Yesterday me mom left me and my 18 year old sister to clean the house and install two ceiling fans. She asked us not read or to get on the computer until that night when she would come home. Now I hate to clean, and I have never installed a fan in my life and neither had my sister. I would much rather read one of the five books I am in the middle of or look at blogs, including the Rebelution. When she walked out of the door I knew what she had asked me to do was impossible for me to do alone.
I told Him, “I cannot do this I need you to do it through me,” and He did. While I was installing the fans and came to frustrating parts I knew I could not do it, and would have to come to Him again and let Him do it through me. When my mom came home the ceiling fans where up and the house was clean, but it was not because I had won a battle against my flesh. It was because He worked through me. If it had been up to me I would have wasted the day in reading, not that the books I would have read were bad books or time wasters, but that is not what God had called me to do for that day. Indeed I did nothing. He did it all. Without Him I am nothing and can do nothing. My flesh is crucified with Christ. It is no longer I who live but Christ who lives in me.
The best part about this is that when God looks at me He no longer sees a 16 year-old sinful girl. He sees His son. My history is no longer that I was born in 1991, in America to a middle class family. He sees a perfect sinless person who was born around 5 B. C. in Bethlehem to a low class carpenter. My history is now that I lived a perfect 33 years, died on a cross, rose again, and am at this very moment seated at the right hand of the Father. This is also your history, and any one else’s who chooses to believe.

Anonymous said...

Hey Ryan! I stumbled over to your blog just to see if you had anything new. This is a really great post though, thank you for sharing it brother! It's something I needed to hear... Sometimes in the course of current events in our lives at present I just feel like taking a really long nap , etc... !! :) Of course we need those types of things just like we need our sugary foods, (just kidding!! :)) But this was a really good reminder to make sure that I don't get lazy in flesh and spirit when I do come back from the farm. Thanks brother!
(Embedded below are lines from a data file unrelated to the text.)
### src/rtl/core/ochm_ram.sv
// Generic single-write, single-read synchronous RAM with registered read data.
module ochm_ram #(
   parameter int WIDTH = 8,
   parameter int DEPTH = 16
) (
   input  logic                     clock,
   input  logic                     we,
   input  logic [$clog2(DEPTH)-1:0] waddr,
   input  logic [WIDTH-1:0]         wdata,
   input  logic [$clog2(DEPTH)-1:0] raddr,
   output logic [WIDTH-1:0]         rdata
);

   logic [WIDTH-1:0] mem_ff [DEPTH];
   logic [WIDTH-1:0] rdata_ff;

   always_ff @(posedge clock) begin
      if (we) begin
         mem_ff[waddr] <= wdata;
      end
      rdata_ff <= mem_ff[raddr];
   end

   assign rdata = rdata_ff;

endmodule

### config.mk
export PLATFORM = sky130hd
export DESIGN_NAME = ochm_ram
export DESIGN_NICKNAME = d
export VERILOG_FILES = /design/src/rtl/core/ochm_ram.sv
export SDC_FILE = /design/constraint.sdc
export NUM_CORES = 1
export LEC_CHECK = 0
export ABC_AREA = 1
export BUFFER_PORTS_ARGS = -buffer_cell sky130_fd_sc_hd__buf_4
export CORE_ASPECT_RATIO = 0.6
export CORE_MARGIN = 1
export CORE_UTILIZATION = 40
export DETAILED_ROUTE_END_ITERATION = 10
export GPL_TIMING_DRIVEN = 0
export PLACE_DENSITY = 0.67
export SLEW_MARGIN = 20
export SYNTH_ARGS = -nofsm -noshare
export SYNTH_HDL_FRONTEND = slang
export SYNTH_SLANG_ARGS = --single-unit
### constraint.sdc
create_clock -name clock -period 1.61 [get_ports clock]
set_input_delay 0.4025 -clock clock [delete_from_list [all_inputs] [get_ports clock]]
set_output_delay 0.4025 -clock clock [all_outputs]
set_load 0.05 [all_outputs]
See you Sunday LW.

Ryan said...

Gracie, It's been too long that I haven't replied to your comment! I am sorry about that.

I can understand some of where you're coming from in what you wrote, and there was more discussion on The Rebelution about more fundamental theological issues regarding what we both wrote. It isn't my intent to delve into that except to say by and large I agree with what Brett explained in his reply.

The rest of my thoughts which your comment prompted are now in a new post.